PAVs between the A and B genomes of S. matsudana were initially identified by ppsPCP24 software, further verified by searching for PAV sequences in the reference genome, and finally confirmed by comparing the PAVs with queries. The results indicated that the number of PAV mutation-related genes in the A genome compared with the B genome was 19,841, while the number of PAV mutation-related genes in the B genome compared with the A genome was 12,246. GO enrichment analysis of the genes with PAVs between the A and B genomes suggested that the functions of these genes were consistent in rank between the A and B genomes in terms of biological process, cellular component, and molecular function (Supplementary Table S8 and Supplementary Fig. S5). For example, most of the genes with PAVs, i.e., 3693 in the A genome and 4231 in the B genome, were annotated as being associated with the metabolic process function in the biological process category, accounting for 54.28% and 55.66% of the total genes in the corresponding A and B genomes, respectively.
KEGG enrichment analysis of the genes with PAVs between the A and B genomes suggested that nine of the top ten significantly enriched pathways were different between the A and B genomes. The most enriched pathways were the pyruvate metabolic pathway, and the starch and sucrose metabolic pathway in the A and B genomes, with 40 and 100 genes annotated, respectively (Supplementary Fig. S6). Significant differences between the A and B genomes suggested their varying roles in regulating basal metabolism.

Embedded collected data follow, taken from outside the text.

$ cat config.mk
export PLATFORM = sky130hd
export DESIGN_NAME = utf8_stream_decoder_core
export DESIGN_NICKNAME = d
export VERILOG_FILES = /design/src/hdl/u8sd_pkg.sv /design/src/hdl/u8sd_front.sv /design/src/hdl/u8sd_queue.sv /design/src/hdl/u8sd_back.sv /design/src/hdl/utf8_stream_decoder_core.sv
export SDC_FILE = /design/constraint.sdc
export NUM_CORES = 1
export LEC_CHECK = 0
export BUFFER_PORTS_ARGS = -buffer_cell sky130_fd_sc_hd__buf_4
export CAP_MARGIN = 20
export CORE_MARGIN = 1.5
export CORE_UTILIZATION = 55
export CTS_CLUSTER_SIZE = 30
export DETAILED_ROUTE_END_ITERATION = 10
export PLACE_DENSITY_LB_ADDON = 0.3
export SLEW_MARGIN = 20
export SYNTH_ARGS = -nofsm -noshare
export SYNTH_HDL_FRONTEND = slang
export SYNTH_SLANG_ARGS = --single-unit
$ cat constraint.sdc
create_clock -name clk -period 3.3 [get_ports clk]
set_clock_uncertainty 0.1 [all_clocks]
set_input_delay 0.33 -clock clk [delete_from_list [all_inputs] [get_ports clk]]
set_output_delay 0.33 -clock clk [all_outputs]
set_load 0.05 [all_outputs]
$ cat src/hdl/u8sd_pkg.sv
`default_nettype none

package u8sd_pkg;

    // Replacement character emitted for every rejected byte.
    localparam logic [20:0] REPL_CP = 21'h00FFFD;

    // Upper bound and sub-ranges used by the sequence checks.
    localparam logic [20:0] MIN_CP_2B   = 21'h000080;
    localparam logic [20:0] MIN_CP_3B   = 21'h000800;
    localparam logic [20:0] SURR_LO     = 21'h00D800;
    localparam logic [20:0] SURR_HI     = 21'h00DFFF;
    localparam logic [20:0] MIN_CP_4B   = 21'h010000;
    localparam logic [20:0] MAX_CP      = 21'h10FFFF;

    // One queued job: a run of replacement words followed by an optional
    // tail word. A job always describes at least one word.
    typedef struct packed {
        logic [1:0]  rep_count;
        logic        has_tail;
        logic [20:0] tail_cp;
        logic [2:0]  tail_seq;
        logic        tail_replaced;
        logic        tail_at_end;
    } job_t;

    // Classification of a byte seen with no sequence pending.
    typedef struct packed {
        logic        has_result;
        logic [20:0] code_point;
        logic [2:0]  seq_bytes;
        logic        replaced;
        logic        at_end;
        logic        is_lead;
        logic [1:0]  need;
    } lead_class_t;

endpackage

`default_nettype wire

$ cat src/hdl/u8sd_front.sv
`default_nettype none

module u8sd_front (
    input  wire logic          clk,
    input  wire logic          rst_n,
    input  wire logic          take,
    input  wire logic [7:0]    in_byte,
    output logic               job_valid,
    output u8sd_pkg::job_t     job
);

    logic [7:0] lead_reg, lead_next;
    logic [5:0] cont_reg [2];
    logic [1:0] need_reg, need_next;
    logic [1:0] have_reg, have_next;
    logic       cont_we;

    u8sd_pkg::lead_class_t lc;
    logic        is_cont;
    logic [5:0]  cl;
    logic [20:0] seq_cp;
    logic        seq_ok;

    function automatic u8sd_pkg::lead_class_t classify(input logic [7:0] b);
        u8sd_pkg::lead_class_t r;
        r = '0;
        if (b == 8'h00) begin
            r.has_result = 1'b1;
            r.at_end     = 1'b1;
        end
        else if (b[7] == 1'b0) begin
            r.has_result = 1'b1;
            r.code_point = {13'd0, b};
            r.seq_bytes  = 3'd1;
        end
        else if (b[7:6] == 2'b10 || b[7:3] == 5'b11111) begin
            r.has_result = 1'b1;
            r.code_point = u8sd_pkg::REPL_CP;
            r.seq_bytes  = 3'd1;
            r.replaced   = 1'b1;
        end
        else begin
            r.is_lead = 1'b1;
            if (b[5] == 1'b0) begin
                r.need = 2'd1;
            end
            else if (b[4] == 1'b0) begin
                r.need = 2'd2;
            end
            else begin
                r.need = 2'd3;
            end
        end
        return r;
    endfunction

    always_comb begin
        lc      = classify(in_byte);
        is_cont = (in_byte[7:6] == 2'b10);
        cl      = in_byte[5:0];

        case (need_reg)
            2'd1: begin
                seq_cp = {10'd0, lead_reg[4:0], cl};
                seq_ok = (seq_cp >= u8sd_pkg::MIN_CP_2B);
            end
            2'd2: begin
                seq_cp = {5'd0, lead_reg[3:0], cont_reg[0], cl};
                seq_ok = (seq_cp >= u8sd_pkg::MIN_CP_3B)
                      && !(seq_cp >= u8sd_pkg::SURR_LO && seq_cp <= u8sd_pkg::SURR_HI);
            end
            default: begin
                seq_cp = {lead_reg[2:0], cont_reg[0], cont_reg[1], cl};
                seq_ok = (seq_cp >= u8sd_pkg::MIN_CP_4B) && (seq_cp <= u8sd_pkg::MAX_CP);
            end
        endcase
    end

    always_comb begin
        job       = '0;
        job_valid = 1'b0;
        lead_next = lead_reg;
        need_next = need_reg;
        have_next = have_reg;
        cont_we   = 1'b0;

        if (need_reg == 2'd0 || !is_cont) begin
            // Either nothing is pending, or the pending sequence is broken:
            // replace the lead and each buffered byte, then treat the new
            // byte as a fresh lead.
            if (need_reg != 2'd0) begin
                job.rep_count = have_reg + 2'd1;
                job_valid     = 1'b1;
            end
            need_next = 2'd0;
            have_next = 2'd0;
            if (lc.has_result) begin
                job_valid         = 1'b1;
                job.has_tail      = 1'b1;
                job.tail_cp       = lc.code_point;
                job.tail_seq      = lc.seq_bytes;
                job.tail_replaced = lc.replaced;
                job.tail_at_end   = lc.at_end;
            end
            if (lc.is_lead) begin
                lead_next = in_byte;
                need_next = lc.need;
            end
        end
        else if (have_reg + 2'd1 < need_reg) begin
            cont_we   = 1'b1;
            have_next = have_reg + 2'd1;
        end
        else begin
            need_next    = 2'd0;
            have_next    = 2'd0;
            job_valid    = 1'b1;
            job.has_tail = 1'b1;
            if (seq_ok) begin
                job.tail_cp  = seq_cp;
                job.tail_seq = {1'b0, need_reg} + 3'd1;
            end
            else begin
                // Value out of range: the closing byte is replaced too.
                job.rep_count     = have_reg + 2'd1;
                job.tail_cp       = u8sd_pkg::REPL_CP;
                job.tail_seq      = 3'd1;
                job.tail_replaced = 1'b1;
            end
        end
    end

    always_ff @(posedge clk or negedge rst_n) begin
        if (!rst_n) begin
            lead_reg <= 8'd0;
            need_reg <= 2'd0;
            have_reg <= 2'd0;
        end
        else if (take) begin
            lead_reg <= lead_next;
            need_reg <= need_next;
            have_reg <= have_next;
        end
    end

    always_ff @(posedge clk) begin
        if (take && cont_we) begin
            cont_reg[have_reg[0]] <= cl;
        end
    end

    a_idle_empty: assert property (@(posedge clk) disable iff (!rst_n)
        need_reg == 2'd0 |-> have_reg == 2'd0)
        else $error("continuation bytes buffered with no lead pending");

    a_have_below_need: assert property (@(posedge clk) disable iff (!rst_n)
        need_reg != 2'd0 |-> have_reg < need_reg)
        else $error("buffered count reached the sequence length");

endmodule

`default_nettype wire

$ cat src/hdl/u8sd_queue.sv
`default_nettype none

module u8sd_queue #(
    parameter int DEPTH = 4
) (
    input  wire logic           clk,
    input  wire logic           rst_n,
    input  wire logic           push,
    input  wire u8sd_pkg::job_t push_job,
    input  wire logic           pop,
    output u8sd_pkg::job_t      head_job,
    output logic                head_valid,
    output logic                full
);

    localparam int PW = (DEPTH > 1) ? $clog2(DEPTH) : 1;
    localparam int CW = $clog2(DEPTH + 1);
    localparam logic [PW-1:0] LAST_PTR = PW'(DEPTH - 1);
    localparam logic [CW-1:0] DEPTH_C  = CW'(DEPTH);

    u8sd_pkg::job_t mem [DEPTH];
    logic [PW-1:0]  wr_ptr_reg, rd_ptr_reg;
    logic [CW-1:0]  count_reg;
    logic           do_push, do_pop;

    assign full       = (count_reg == DEPTH_C);
    assign head_valid = (count_reg != '0);
    assign head_job   = mem[rd_ptr_reg];
    assign do_push    = push && !full;
    assign do_pop     = pop && head_valid;

    always_ff @(posedge clk) begin
        if (do_push) begin
            mem[wr_ptr_reg] <= push_job;
        end
    end

    always_ff @(posedge clk or negedge rst_n) begin
        if (!rst_n) begin
            wr_ptr_reg <= '0;
            rd_ptr_reg <= '0;
            count_reg  <= '0;
        end
        else begin
            if (do_push) begin
                wr_ptr_reg <= (wr_ptr_reg == LAST_PTR) ? '0 : wr_ptr_reg + 1'b1;
            end
            if (do_pop) begin
                rd_ptr_reg <= (rd_ptr_reg == LAST_PTR) ? '0 : rd_ptr_reg + 1'b1;
            end
            if (do_push && !do_pop) begin
                count_reg <= count_reg + 1'b1;
            end
            else if (do_pop && !do_push) begin
                count_reg <= count_reg - 1'b1;
            end
        end
    end

    a_count_bound: assert property (@(posedge clk) disable iff (!rst_n)
        count_reg <= DEPTH_C)
        else $error("job queue count beyond its depth");

endmodule

`default_nettype wire

$ cat src/hdl/u8sd_back.sv
`default_nettype none

module u8sd_back (
    input  wire logic           clk,
    input  wire logic           rst_n,
    input  wire logic           head_valid,
    input  wire u8sd_pkg::job_t head_job,
    output logic                pop,
    output logic                out_valid,
    input  wire logic           out_stall,
    output logic [20:0]         code_point,
    output logic [2:0]          seq_bytes,
    output logic                replaced,
    output logic                at_end,
    output logic                last_of_run
);

    logic [1:0]  idx_reg;
    logic        out_valid_reg;
    logic [20:0] cp_reg;
    logic [2:0]  seq_reg;
    logic        rep_reg, end_reg, last_reg;

    logic [2:0]  total;
    logic        is_last, load, in_rep;

    always_comb begin
        total   = {1'b0, head_job.rep_count} + {2'd0, head_job.has_tail};
        is_last = ({1'b0, idx_reg} == total - 3'd1);
        in_rep  = (idx_reg < head_job.rep_count);
        load    = head_valid && (!out_valid_reg || !out_stall);
        pop     = load && is_last;
    end

    always_ff @(posedge clk or negedge rst_n) begin
        if (!rst_n) begin
            out_valid_reg <= 1'b0;
            idx_reg       <= 2'd0;
        end
        else begin
            if (load) begin
                out_valid_reg <= 1'b1;
                idx_reg       <= is_last ? 2'd0 : idx_reg + 2'd1;
            end
            else if (!out_stall) begin
                out_valid_reg <= 1'b0;
            end
        end
    end

    always_ff @(posedge clk) begin
        if (load) begin
            last_reg <= is_last;
            if (in_rep) begin
                cp_reg  <= u8sd_pkg::REPL_CP;
                seq_reg <= 3'd1;
                rep_reg <= 1'b1;
                end_reg <= 1'b0;
            end
            else begin
                cp_reg  <= head_job.tail_cp;
                seq_reg <= head_job.tail_seq;
                rep_reg <= head_job.tail_replaced;
                end_reg <= head_job.tail_at_end;
            end
        end
    end

    assign out_valid   = out_valid_reg;
    assign code_point  = cp_reg;
    assign seq_bytes   = seq_reg;
    assign replaced    = rep_reg;
    assign at_end      = end_reg;
    assign last_of_run = last_reg;

    a_job_held: assert property (@(posedge clk) disable iff (!rst_n)
        idx_reg != 2'd0 |-> head_valid)
        else $error("job left the queue before all its words were sent");

endmodule

`default_nettype wire

$ cat src/hdl/utf8_stream_decoder_core.sv
`default_nettype none

// Channel | Role   | Handshake             | Word fields
// --------+--------+-----------------------+------------------------------------------------
// in      | sink   | in_valid / in_stall   | in_byte
// out     | source | out_valid / out_stall | code_point, seq_bytes, replaced, at_end, last_of_run
//
// A byte is taken at every edge at which the job queue has room, so bytes can follow
// back to back. Its job is queued at that same edge and, with the queue empty and the
// output register free, its first word is presented right after the next edge.
// A byte causes zero to four words and the output sends one word per cycle while out_stall is low.
// Reset clears the pending sequence, the job queue and the output valid flag.
// in_stall rises only while the job queue is full; out_stall holds the current word.

module utf8_stream_decoder_core #(
    parameter int QUEUE_DEPTH = 4
) (
    input  wire logic        clk,
    input  wire logic        rst_n,
    input  wire logic        in_valid,
    output logic             in_stall,
    input  wire logic [7:0]  in_byte,
    output logic             out_valid,
    input  wire logic        out_stall,
    output logic [20:0]      code_point,
    output logic [2:0]       seq_bytes,
    output logic             replaced,
    output logic             at_end,
    output logic             last_of_run
);

    // The front end holds the pending lead and continuation bytes and turns
    // each accepted byte into at most one job. A job is a count of
    // replacement words plus an optional final word, so a broken sequence
    // never needs more than one queue entry.
    logic           take;
    logic           job_valid;
    u8sd_pkg::job_t job;

    // Queue between front and back so that a burst of replacement words
    // does not stall the byte stream at once.
    u8sd_pkg::job_t head_job;
    logic           head_valid;
    logic           queue_full;
    logic           pop;

    assign in_stall = queue_full;
    assign take     = in_valid && !queue_full;

    u8sd_front u_front (
        .clk       (clk),
        .rst_n     (rst_n),
        .take      (take),
        .in_byte   (in_byte),
        .job_valid (job_valid),
        .job       (job)
    );

    u8sd_queue #(
        .DEPTH (QUEUE_DEPTH)
    ) u_queue (
        .clk        (clk),
        .rst_n      (rst_n),
        .push       (take && job_valid),
        .push_job   (job),
        .pop        (pop),
        .head_job   (head_job),
        .head_valid (head_valid),
        .full       (queue_full)
    );

    // The back end expands the head job into words, one per cycle while out_stall
    // is low, through a single output register.
    u8sd_back u_back (
        .clk         (clk),
        .rst_n       (rst_n),
        .head_valid  (head_valid),
        .head_job    (head_job),
        .pop         (pop),
        .out_valid   (out_valid),
        .out_stall   (out_stall),
        .code_point  (code_point),
        .seq_bytes   (seq_bytes),
        .replaced    (replaced),
        .at_end      (at_end),
        .last_of_run (last_of_run)
    );

endmodule

`default_nettype wire
==> impl_summary.md <==
Run status
The flow ran to the end, and the final reports show no timing, DRC or antenna violations.

Global routing
The number of antenna violations at the first check in global routing was 0. Entering global routing, the biggest net connects 32 pins. The first global-routing pass estimated 21400 um of wire. The via count of the first global-routing pass came to 3914.

In the global route stage, overall resource usage came out at 20.6%. After global routing the overflow that remains totals 0.

Clocking
The buffer levels on the longest clock path is 2. The tree built by TritonCTS fans out to 174 sinks. The maximum level of the CTS H-tree is 4.

After clock tree synthesis, the clock-pin slew on the worst setup and hold paths is 0.06 ns. The clock latency reported for the late side of the worst-skew pair is 0.42 ns. The TritonCTS buffer count is 17. The CTS tree is yes. CTS placed an instance of sky130_fd_sc_hd__clkbuf_16 at the clock tree root.

STA
The count of final hold-check violations is 0. Static timing analysis puts the maximum clock frequency at 0.324 GHz. Setup repair after global routing left no endpoint under its margin. The share of the clock period used by the worst path after layout is 93.5%.

The max-slew violation total from the final report is 0. For the final routed database, the setup TNS stands at 0 ns. The final-report setup violation count is 0. The normalized max-slew margin is 35.7%.

The measured slew at the worst slew-check pin is 0.962 ns. Once routing completed, OpenROAD measured the worst setup slack at 0.214 ns. The clock period minus final worst setup slack is 3.09 ns.

Floorplan
The top-level I/O count is 41. After floorplanning, the core was sized to cover 0.0128 sq mm. Once the floorplan was initialized, standard cells occupied 56.9% of the core. The number of standard-cell rows in the floorplan is 41. The area of the die is 0.0139 sq mm.

The chip width is 118 um. The die is 118 um tall.

Worst hold path
Along the worst hold path, the cell count comes to 1. The worst min-delay path startpoint is in_byte[0]. The type of the most critical hold path is in2reg.

The hold path endpoint is u_front.cont_reg[1][0].

Setup path
STA puts the critical path data required time at 3.50 ns. In this run the critical register-to-register path is launched from u_queue.rd_ptr_reg[0]. In this design, the stage delay of the slowest critical-path cell is 0.54 ns. Along the worst path, the maximum fanout reaches 5. The slowest stage of the critical path is the sky130_fd_sc_hd__mux4_2 cell. Data on the critical path arrives at its endpoint at 3.29 ns.

The signal on the critical path passes through mux4_2 > inv_1 > ha_1 > ha_1 > xnor2_1 > nor3_2 > nand2_1 > ha_2 > inv_1 > fa_1 > mux2_2. The destination of the worst register-to-register timing path is u_queue.count_reg[1]. The logic depth of the worst register-to-register path is 11.

The startpoint class of the critical path is a register. STA classifies the critical path endpoint as a register. The setup slack of the worst register-to-register path is 0.21 ns.

The setup path with the least slack is of type reg2reg.

Flow run
Across the run, the number of max-cap violations was 0.

Placement
The wire-length estimate of the detail-placed layout is 8130 um. At the end of routability-driven placement, the weighted congestion stood at 0.824. The cell total after placement is 631.

The placement-stage worst setup slack is 0.0923 ns. The number of buffers inserted by port buffering is 40.

Power and ir drop
Summed over all cells, the static leakage comes to 2.98 nW. Dividing total power by cell area gives a power density of 968 mW/mm^2. The worst-case IR drop observed on VDD is 505 uV.

Logic synthesis
The share of flip-flops with an asynchronous set or reset is 10.9%. The post-synthesis cell area is 0.00727 sq mm. In this run, synthesis inferred 155 flip-flops with an integrated enable.

The count of warnings emitted by yosys is 0. The portion of the post-synthesis area used by sequential elements is 70.5%. The synthesized netlist net count is 448.

The number of synthesized register bits is 174. Counting distinct cell types in the post-synthesis netlist gives 55. The main flop type after synthesis is sky130_fd_sc_hd__edfxtp_1.

Synthesis handed over a netlist of 421 instances. The mean area per synthesized cell is 17.3 sq um.

Routing
The initial DRC count is 319. The routed layout has 3869 vias. The final antenna-violating net count is 0. The average routed wire per standard cell is 19.8 um. The total wirelength of the detailed-routed design is 13200 um.

The number of iterations in the first detailed-routing pass is 5. The number of DRC violations after detailed routing is 0. The average via count per standard cell is 5.82.

Layout
The proportion of layout cells with a drive suffix above 1 is 28.4%. The antenna diode count is 0. The net total in the final layout is 508. Excluding fillers, the count of instances in the completed layout stands at 665. The number of flip-flops under the largest register name is 116. The area growth from synthesis to layout is 16.5%.
==> cell usage in the layout (no fill, tap or decap), drive strengths merged, types with 6 or more instances in the layout <==
cell | Yosys | final
dfrtp | 19 | 19
ha | 14 | 14
o21ai | 14 | 14
a31oi | 9 | 9
or2 | 17 | 17
nor2 | 10 | 10
mux4 | 29 | 29
clkbuf | 4 | 17
nand2 | 13 | 13
inv | 14 | 16
buf | 12 | 56
edfxtp | 155 | 155
and2 | 11 | 11
mux2 | 10 | 10
clkinv | 0 | 6
a21oi | 7 | 7
a22oi | 6 | 6
nor2b | 17 | 17
==> critical path, delay by kind of cell (launching register included) <==
kind | cells | cell delay (ns)
adder cells (fa/ha/maj) | 4 | 1.05
multiplexers | 2 | 0.81
XOR/XNOR | 1 | 0.14
buffers and inverters | 2 | 0.13
AND/OR/NAND/NOR | 2 | 0.33
flip-flops | 1 | 0.42
==> repair_timing <==
action / in CTS / in global routing
hold buffers: 1 / 0
gates resized for setup: 0 / 3
hold endpoints to repair: 19 / 0
buffers inserted: 0 / 2
endpoints found under the setup margin: 0 / 2
==> per-layer routing <==
metal	up-vias	global-route usage (%)	wire length [um]	part of all wire [%]
li1	1765	-	-	-
met1	1985	26.7	5470	41
met2	105	34.4	7000	53
met3	14	4.41	556	4.2
met4	0	7.85	158	1.2
met5	-	0	0	0
==> layout make-up <==
type / count / area [sq um]
Timing Repair Buffer: 57 / 468
Sequential cell: 174 / 5130
Clock inverter: 14 / 144
Inverter: 14 / 52.6
Clock buffer: 17 / 425
Multi-Input combinational cell: 217 / 2030
Fill cell: 871 / 4300
Tap cell: 172 / 215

Genome differentiation of willow
A phylogenetic tree was constructed according to the single-copy protein sequences in the five tree species in Salicaceae and the differentiation time of Salicaceae13. The differentiation time of the two shrub willows was ~13.3 MYA, while the differentiation of the original species conferring the A and B genomes to S. matsudana started ~25.2 MYA (Supplementary Fig. S7).
Discussion
Ploidy analysis of willow chromosomes
Willows, the generic term for landscaping and energy tree species in Salicaceae, are variable in terms of chromosome ploidy, from 2n = 38 to 12n = 228 (refs. 8,9). Most shrub willows are diploid, with a genome size of ~400 Mb. For instance, the genome sizes of Salix triandra L. (ref. 25) and S. suchowensis Cheng13,26. are 386 and 425 Mb, respectively. Arbor willows are mainly allopolyploid10,11,12, with a genome size of >650 Mb. For example, the genome sizes of Salix babylonica L. (ref. 27) and Salix alba L. (ref. 25) are 748 and 807 Mb, respectively. S. matsudana is a tetraploid species28. A previous study by our group estimated that the genome size of S. matsudana was ~670 Mb by flow cytometry29. In this study, the genome size of this species was 656 Mb (Table 1), which was in accordance with the size in the previous study.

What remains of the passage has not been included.